Scientific classification
- Kingdom: Animalia
- Phylum: Chordata
- Order: Squamata
- Suborder: Iguania
- Family: Corytophanidae
- Genus: Corytophanes
- Species: C. cristatus
- Binomial name: Corytophanes cristatus (Merrem 1820)
- Synonyms: Agama cristata Merrem 1820; Corytophanes cristatus — A.M.C. Duméril & Bibron, 1837; Corythophanes cristatus — Ortleb & Heatwole, 1965 (ex errore); Corytophanes cristatus — Liner, 1994;

= Smooth helmeted iguana =

- Genus: Corytophanes
- Species: cristatus
- Authority: (Merrem 1820)
- Conservation status: LC
- Synonyms: Agama cristata , Merrem 1820, Corytophanes cristatus , — A.M.C. Duméril & Bibron, 1837, Corythophanes cristatus , — Ortleb & Heatwole, 1965 , (ex errore), Corytophanes cristatus , — Liner, 1994

Species of lizard

The smooth helmeted iguana (Corytophanes cristatus), also known as the helmeted iguana, the helmeted basilisk, the elegant helmeted lizard, and several other common names, is a species of Basilisk and a New World lizard in the family Corytophanidae. The species is native to southern Mexico, Central America, and northwestern South America.

== Taxonomic history ==
=== Etymology===
The smooth helmeted iguana is named for the prominent casque, or crest on the back of its head and neck which has the appearance of a helmet.

=== Evolutionary history ===
The Corytophanidae family of lizards is thought to have Euramerican and Laurasian ancestral beginnings, and is believed to have moved down to the tropics after the Eocene period cooling, approximately 33–56 million years ago.

== Geographic range and habitat ==
C. cristatus can be found ranging from Chiapas in southern Mexico to north-western Colombia. The habitat it primarily occupies in this range is primary and secondary mesic rain-forest. It lives predominantly in trees, but also hunts on the forest floor where it uses leaf litter as a micro-habitat.

== Description ==
The smooth helmeted iguana is a medium-sized lizard with long slim legs and very long toes. It can be grey, olive, brown, black or reddish-brown with irregular blotches.
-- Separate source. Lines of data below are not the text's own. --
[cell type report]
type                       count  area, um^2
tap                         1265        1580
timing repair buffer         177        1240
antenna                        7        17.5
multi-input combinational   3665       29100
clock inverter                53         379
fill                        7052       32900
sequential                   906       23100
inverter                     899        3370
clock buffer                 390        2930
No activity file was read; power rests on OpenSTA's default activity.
===== src/rtl/tpo_pkg.sv =====
package tpo_pkg;
   localparam int ADDR_W = 4;
   localparam logic [ADDR_W-1:0] A_START    = 4'd0;
   localparam logic [ADDR_W-1:0] A_IEN      = 4'd1;
   localparam logic [ADDR_W-1:0] A_FLAG     = 4'd2;
   localparam logic [ADDR_W-1:0] A_NDER     = 4'd3;
   localparam logic [ADDR_W-1:0] A_TSEL     = 4'd4;
   localparam logic [ADDR_W-1:0] A_NDR      = 4'd5;
   localparam logic [ADDR_W-1:0] A_OUT      = 4'd6;
   localparam logic [ADDR_W-1:0] A_PER_BASE = 4'd8;
   localparam logic [ADDR_W-1:0] A_CNT_BASE = 4'd12;
   localparam int MAX_CH = 4;
endpackage


===== src/rtl/tpo_timer.sv =====
module tpo_timer #(
   parameter int CNT_W = 16
) (
   input  logic             clk,
   input  logic             rst_n,
   input  logic             run,
   input  logic [CNT_W-1:0] period,
   output logic [CNT_W-1:0] cnt,
   output logic             match
);
   if (CNT_W < 2) begin : g_bad_w
      $error("tpo_timer: CNT_W too small");
   end

   assign match = run && (cnt == period);

   always_ff @(posedge clk) begin
      if (!rst_n)      cnt <= '0;
      else if (match)  cnt <= '0;
      else if (run)    cnt <= cnt + 1'b1;
   end

   // a match returns the counter to zero
   a_r1_clear_on_match: assert property (@(posedge clk) disable iff (!rst_n)
      match |=> (cnt == '0));

   // a stopped counter holds
   a_r2_hold_stopped: assert property (@(posedge clk) disable iff (!rst_n)
      !run |=> $stable(cnt));
endmodule
**src/rtl/stid_pkg.sv**
```systemverilog
package stid_pkg;
  // Strobes from control to datapath for one cycle.
  typedef struct packed {
    logic advance;  // group accepted, commit the following value
    logic load;     // recovery load of the counter
    logic rebase;   // group runs past the top, lower by M
  } stid_strobe_t;
endpackage

```
**src/rtl/stid_ctrl.sv**
```systemverilog
module stid_ctrl
  import stid_pkg::*;
#(
  parameter int IDW = 9
) (
  input  logic           stall,
  input  logic           recoverLoad,
  input  logic           recoverExc,
  input  logic           recoverWrote,
  input  logic [IDW-1:0] recoverId,
  input  logic           pastTop,
  output stid_strobe_t   str,
  output logic [IDW-1:0] loadVal,
  output logic           clearSat
);
  always_comb begin
    str.load    = recoverLoad;
    str.advance = !stall && !recoverLoad;
    str.rebase  = pastTop;
    // exception on a state-opening instruction restarts one state earlier
    loadVal  = (recoverExc && recoverWrote) ? recoverId - IDW'(1) : recoverId;
    clearSat = str.advance && pastTop;
  end
endmodule

```
**src/rtl/stid_datapath.sv**
```systemverilog
module stid_datapath
  import stid_pkg::*;
#(
  parameter int NUM_PREGS = 256,
  parameter int LANES     = 4,
  parameter int IDW       = $clog2(NUM_PREGS) + 1
) (
  input  logic                 clk,
  input  logic                 rstN,
  input  logic [LANES-1:0]     laneValid,
  input  logic [LANES-1:0]     laneWrites,
  input  stid_strobe_t         str,
  input  logic [IDW-1:0]       loadVal,
  output logic [LANES*IDW-1:0] laneIds,
  output logic [IDW-1:0]       nextId,
  output logic [IDW-1:0]       curId,
  output logic                 pastTop
);
  localparam int CW  = $clog2(LANES + 1);
  localparam int EW  = IDW + 1;
  localparam logic [EW-1:0] TOP_ID = EW'(2 * NUM_PREGS - 1);
  localparam logic [EW-1:0] SPAN   = EW'(NUM_PREGS);

  logic [IDW-1:0] sc;
  logic [CW-1:0]  rank [LANES];
  logic [EW-1:0]  rawNext;

  // running count of writer lanes up to each lane
  always_comb begin
    logic [CW-1:0] acc;
    acc = '0;
    for (int i = 0; i < LANES; i++) begin
      if (laneValid[i] && laneWrites[i]) acc = acc + CW'(1);
      rank[i] = acc;
    end
  end

  assign rawNext = {1'b0, sc} + EW'(rank[LANES-1]);
  assign pastTop = rawNext > TOP_ID;
  assign nextId  = str.rebase ? IDW'(rawNext - SPAN) : IDW'(rawNext);
  assign curId   = sc;

  generate
    for (genvar g = 0; g < LANES; g++) begin : g_lane
      logic [EW-1:0] raw;
      assign raw = {1'b0, sc} + EW'(rank[g]);
      assign laneIds[g*IDW +: IDW] = str.rebase ? IDW'(raw - SPAN) : IDW'(raw);
      if (g > 0) begin : g_ord
        // identifiers never decrease along program order within a group
        always_comb
          a_r2_lane_order: assert (!rstN ||
              laneIds[g*IDW +: IDW] >= laneIds[(g-1)*IDW +: IDW]);
      end
    end
  endgenerate

  always_ff @(posedge clk) begin
    if (!rstN)            sc <= '0;
    else if (str.load)    sc <= loadVal;
    else if (str.advance) sc <= nextId;
  end

  // a group that is not rebased never ends below where it started
  a_r6_no_backstep: assert property (@(posedge clk) disable iff (!rstN)
    (str.advance && !str.rebase) |-> nextId >= sc);
endmodule

```
**src/rtl/stid_alloc.sv**
```systemverilog
module stid_alloc
  import stid_pkg::*;
#(
  parameter  int NUM_PREGS = 256,
  parameter  int LANES     = 4,
  localparam int IDW       = $clog2(NUM_PREGS) + 1
) (
  input  logic                 clk,
  input  logic                 rstN,
  input  logic                 stall,
  input  logic [LANES-1:0]     laneValid,
  input  logic [LANES-1:0]     laneWrites,
  input  logic                 recoverLoad,
  input  logic                 recoverExc,
  input  logic                 recoverWrote,
  input  logic [IDW-1:0]       recoverId,
  output logic [LANES*IDW-1:0] laneIds,
  output logic [IDW-1:0]       nextId,
  output logic                 clearSat
);
  stid_strobe_t   str;
  logic [IDW-1:0] loadVal;
  logic [IDW-1:0] curId;
  logic           pastTop;

  stid_ctrl #(.IDW(IDW)) u_ctrl (
    .stall(stall), .recoverLoad(recoverLoad), .recoverExc(recoverExc),
    .recoverWrote(recoverWrote), .recoverId(recoverId), .pastTop(pastTop),
    .str(str), .loadVal(loadVal), .clearSat(clearSat)
  );

  stid_datapath #(.NUM_PREGS(NUM_PREGS), .LANES(LANES), .IDW(IDW)) u_dp (
    .clk(clk), .rstN(rstN), .laneValid(laneValid), .laneWrites(laneWrites),
    .str(str), .loadVal(loadVal), .laneIds(laneIds), .nextId(nextId),
    .curId(curId), .pastTop(pastTop)
  );

  a_r5_stall_hold: assert property (@(posedge clk) disable iff (!rstN)
    (stall && !recoverLoad) |=> curId == $past(curId));

  a_r8_branch_load: assert property (@(posedge clk) disable iff (!rstN)
    (recoverLoad && !recoverExc) |=> curId == $past(recoverId));

  a_r9_exc_load: assert property (@(posedge clk) disable iff (!rstN)
    (recoverLoad && recoverExc && recoverWrote) |=> curId == $past(recoverId) - IDW'(1));

  a_r7_sat_after_clear: assert property (@(posedge clk) disable iff (!rstN)
    clearSat |=> curId[IDW-1]);

  a_r7_clear_needs_accept: assert property (@(posedge clk) disable iff (!rstN)
    clearSat |-> (!stall && !recoverLoad && nextId[IDW-1]));
endmodule

```
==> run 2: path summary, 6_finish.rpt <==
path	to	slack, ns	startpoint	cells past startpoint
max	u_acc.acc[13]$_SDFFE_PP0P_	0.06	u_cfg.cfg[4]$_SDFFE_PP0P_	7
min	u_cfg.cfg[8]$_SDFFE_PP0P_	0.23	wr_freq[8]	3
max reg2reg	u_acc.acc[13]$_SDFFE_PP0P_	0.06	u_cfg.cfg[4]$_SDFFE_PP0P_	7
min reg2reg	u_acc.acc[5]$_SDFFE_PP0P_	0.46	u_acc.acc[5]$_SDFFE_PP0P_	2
==> config.mk <==
export PLATFORM = sky130hd
export DESIGN_NAME = gpio_irq_ctrl
export DESIGN_NICKNAME = d
export VERILOG_FILES = /design/src/rtl/gpio_irq_pkg.sv /design/src/rtl/gpio_sync.sv /design/src/rtl/gpio_regfile.sv /design/src/rtl/gpio_irq_gen.sv /design/src/rtl/gpio_irq_ctrl.sv
export SDC_FILE = /design/constraint.sdc
export NUM_CORES = 1
export LEC_CHECK = 0
export CAP_MARGIN = 20
export CORE_MARGIN = 8
export CORE_UTILIZATION = 50
export CTS_CLUSTER_SIZE = 40
export DETAILED_ROUTE_END_ITERATION = 8
export HOLD_SLACK_MARGIN = 0.02
export PLACE_DENSITY_LB_ADDON = 0.15
export SLEW_MARGIN = 20
export SYNTH_ARGS = -nofsm -noshare
export SYNTH_HDL_FRONTEND = slang
export SYNTH_SLANG_ARGS = --single-unit
export TNS_END_PERCENT = 10
==> constraint.sdc <==
create_clock -name clk -period 3.35 [get_ports clk]
set_input_delay 0.5025 -clock clk [delete_from_list [all_inputs] [get_ports clk]]
set_output_delay 0.5025 -clock clk [all_outputs]
set_load 0.005 [all_outputs]
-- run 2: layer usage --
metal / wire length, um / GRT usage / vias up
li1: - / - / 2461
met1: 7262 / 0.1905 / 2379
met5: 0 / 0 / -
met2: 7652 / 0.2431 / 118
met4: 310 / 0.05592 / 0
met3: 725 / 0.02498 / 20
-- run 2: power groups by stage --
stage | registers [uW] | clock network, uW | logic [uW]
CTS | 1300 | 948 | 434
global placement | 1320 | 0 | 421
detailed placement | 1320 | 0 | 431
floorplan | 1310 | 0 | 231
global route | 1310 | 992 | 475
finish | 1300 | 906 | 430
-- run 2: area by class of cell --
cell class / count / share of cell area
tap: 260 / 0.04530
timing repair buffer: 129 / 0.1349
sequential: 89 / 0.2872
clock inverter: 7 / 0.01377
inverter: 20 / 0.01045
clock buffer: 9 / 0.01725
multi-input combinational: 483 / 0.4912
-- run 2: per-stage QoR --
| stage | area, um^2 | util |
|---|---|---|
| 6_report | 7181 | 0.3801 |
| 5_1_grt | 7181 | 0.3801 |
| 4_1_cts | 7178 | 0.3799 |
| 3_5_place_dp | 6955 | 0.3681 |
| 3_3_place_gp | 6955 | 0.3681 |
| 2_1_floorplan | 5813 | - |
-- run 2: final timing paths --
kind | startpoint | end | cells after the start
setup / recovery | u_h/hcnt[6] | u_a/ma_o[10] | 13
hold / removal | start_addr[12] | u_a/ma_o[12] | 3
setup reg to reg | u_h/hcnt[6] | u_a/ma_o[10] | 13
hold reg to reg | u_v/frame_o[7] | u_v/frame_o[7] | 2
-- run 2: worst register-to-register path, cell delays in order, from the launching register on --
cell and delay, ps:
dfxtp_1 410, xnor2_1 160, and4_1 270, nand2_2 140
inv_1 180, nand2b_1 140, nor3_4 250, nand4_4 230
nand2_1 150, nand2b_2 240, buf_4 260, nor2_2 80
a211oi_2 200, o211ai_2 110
$ cat src/rtl/spi_regs_pkg.sv
package spi_regs_pkg;
  localparam int BYTE_W = 8;
  localparam int ADDR_W = 5;
  localparam logic [1:0] OP_READ  = 2'b00;
  localparam logic [1:0] OP_WRITE = 2'b10;

  typedef struct packed {
    logic [1:0]        op;
    logic              rsv;
    logic [ADDR_W-1:0] addr;
  } cmd_t;
endpackage

$ cat src/rtl/spi_sync_edge.sv
module spi_sync_edge #(
  parameter int         W       = 3,
  parameter logic [W-1:0] RST_VAL = '0
) (
  input  logic         clk,
  input  logic         rst_n,
  input  logic [W-1:0] din,
  output logic [W-1:0] q,
  output logic [W-1:0] rise,
  output logic [W-1:0] fall
);
  for (genvar i = 0; i < W; i++) begin : g_bit
    logic s1, s2, s3;
    always_ff @(posedge clk or negedge rst_n) begin
      if (!rst_n) begin
        s1 <= RST_VAL[i];
        s2 <= RST_VAL[i];
        s3 <= RST_VAL[i];
      end else begin
        s1 <= din[i];
        s2 <= s1;
        s3 <= s2;
      end
    end
    assign q[i]    = s2;
    assign rise[i] = s2 & ~s3;
    assign fall[i] = ~s2 & s3;
  end
endmodule

$ cat src/rtl/spi_rx_frame.sv
module spi_rx_frame
  import spi_regs_pkg::*;
#(
  parameter int FBW = 6
) (
  input  logic              clk,
  input  logic              rst_n,
  input  logic              cs_act,
  input  logic              cs_start,
  input  logic              sclk_rise,
  input  logic              mosi_s,
  output logic              byte_done,
  output logic [BYTE_W-1:0] rx_byte,
  output logic [FBW-1:0]    frame_bits
);
  localparam int BCW = $clog2(BYTE_W);
  localparam logic [BCW-1:0] LAST_BIT = BCW'(BYTE_W - 1);
  localparam logic [FBW-1:0] FB_MAX = '1;

  logic [BCW-1:0]    bit_cnt;
  logic [BYTE_W-2:0] sh;

  always_ff @(posedge clk or negedge rst_n) begin
    if (!rst_n) begin
      bit_cnt    <= '0;
      sh         <= '0;
      byte_done  <= 1'b0;
      rx_byte    <= '0;
      frame_bits <= '0;
    end else if (cs_start) begin
      bit_cnt    <= '0;
      byte_done  <= 1'b0;
      frame_bits <= '0;
    end else begin
      byte_done <= 1'b0;
      if (cs_act && sclk_rise) begin
        sh      <= {sh[BYTE_W-3:0], mosi_s};
        bit_cnt <= bit_cnt + 1'b1;
        if (frame_bits != FB_MAX) frame_bits <= frame_bits + 1'b1;
        if (bit_cnt == LAST_BIT) begin
          byte_done <= 1'b1;
          rx_byte   <= {sh, mosi_s};
        end
      end
    end
  end

  AST_BYTE_PULSE: assert property (@(posedge clk) disable iff (!rst_n)
    byte_done |=> !byte_done) else $error("byte_done held");
  AST_FRAME_MONO: assert property (@(posedge clk) disable iff (!rst_n)
    (cs_act && !cs_start) |=> (frame_bits >= $past(frame_bits))) else $error("frame_bits fell");
endmodule
$ cat config.mk
export PLATFORM = sky130hd
export DESIGN_NAME = row_dot_seq
export DESIGN_NICKNAME = d
export VERILOG_FILES = /design/src/rtl/row_dot_pkg.sv /design/src/rtl/row_dot_vram.sv /design/src/rtl/row_dot_mulpipe.sv /design/src/rtl/row_dot_accum.sv /design/src/rtl/row_dot_seq.sv
export SDC_FILE = /design/constraint.sdc
export NUM_CORES = 2
export LEC_CHECK = 0
export CAP_MARGIN = 15
export CORE_ASPECT_RATIO = 1.5
export CORE_UTILIZATION = 30
export DETAILED_ROUTE_END_ITERATION = 10
export PLACE_DENSITY = 0.54
export SYNTH_ARGS = -nofsm -noshare
export SYNTH_HDL_FRONTEND = slang
export SYNTH_HIERARCHICAL = 1
export SYNTH_SLANG_ARGS = --single-unit
$ cat constraint.sdc
create_clock -name clk -period 26 [get_ports clk]
set_clock_uncertainty 0.2 [all_clocks]
set_input_delay 5.2 -clock clk [delete_from_list [all_inputs] [get_ports clk]]
set_output_delay 5.2 -clock clk [all_outputs]
set_load 0.03 [all_outputs]
$ cat src/rtl/row_dot_pkg.sv
package row_dot_pkg;

  // Sequencer phases of one row
  typedef enum logic [1:0] {
    ST_IDLE   = 2'd0,
    ST_ISSUE  = 2'd1,
    ST_DRAIN  = 2'd2,
    ST_REDUCE = 2'd3
  } rd_state_e;

endpackage

$ cat src/rtl/row_dot_vram.sv
module row_dot_vram #(
  parameter int DATA_W = 32,
  parameter int DEPTH  = 64,
  localparam int AW    = $clog2(DEPTH)
) (
  input  logic              clk,
  input  logic              we,
  input  logic [AW-1:0]     waddr,
  input  logic [DATA_W-1:0] wdata,
  input  logic [AW-1:0]     raddr,
  output logic [DATA_W-1:0] rdata
);

  logic [DATA_W-1:0] mem [DEPTH];

  // Simple dual-port storage; a colliding read returns the word being written.
  always_ff @(posedge clk) begin
    if (we) mem[waddr] <= wdata;
    if (we && (waddr == raddr)) rdata <= wdata;
    else                        rdata <= mem[raddr];
  end

endmodule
The smooth helmeted iguana can change the color of its skin as a method of camouflage. As indicated by its name, the smooth helmeted iguana has a prominent crest on its head, which tapers to a saw-tooth ridge down its back. The crest is present in both males and females of the species, though the crest is larger in males.
C. cristatus is approximately 9–12 cm in snout-to-vent length (SVL) when mature. It is a non-heliotherm species, meaning that it does not use the sun to increase its body temperature. Rather, it maintains its body temperature at around 26 C, close to the temperature of the forest floor habitat where it lives. It is very wary of predators and freezes at the approach of danger from up to 15 m away.

== Behavior and ecology ==
=== Reproduction ===
Adult females of C. cristatus lay five to six eggs in a depression on the forest floor. It is speculated that the crest on the head may be used in excavating the nest.

=== Diet ===
C. cristatus feeds on insects, spiders, worms, and other lizards. C. cristatus is an extreme "sit and wait" predator, and its foraging is brief and infrequent. Therefore, this lizard is considered to be an opportunistic feeders. It is also a specialist feeder that preys on extremely large arthropods and cicadas when available. If it has no luck being a sit and wait predator, it will sometimes become an active predator and look for its next meal. Typically, if this is the method it chooses, it will choose prey that is slow and easy to capture.

=== Interactions with algae and fungi ===
The smooth helmeted iguana has been observed to remain motionless for extended periods of time. It is thought that this behavior has resulted in its skin being used as a novel growing substrate for a species of fungus, Physarum pusillum. This species of lizard is also the only known vertebrate observed with a cormophytic plant growing on it.

== Color change ==
The smooth helmeted iguana, like chameleons and iguanas, have the ability to change its coloration from dark to light or vice versa, which aids in thermoregulation when basking in sunlight.

== Conservation ==
The smooth helmeted iguana is common and widespread throughout its native range. There are no current conservation concerns for this species, although deforestation can be a localized threat to smooth helmeted iguana populations.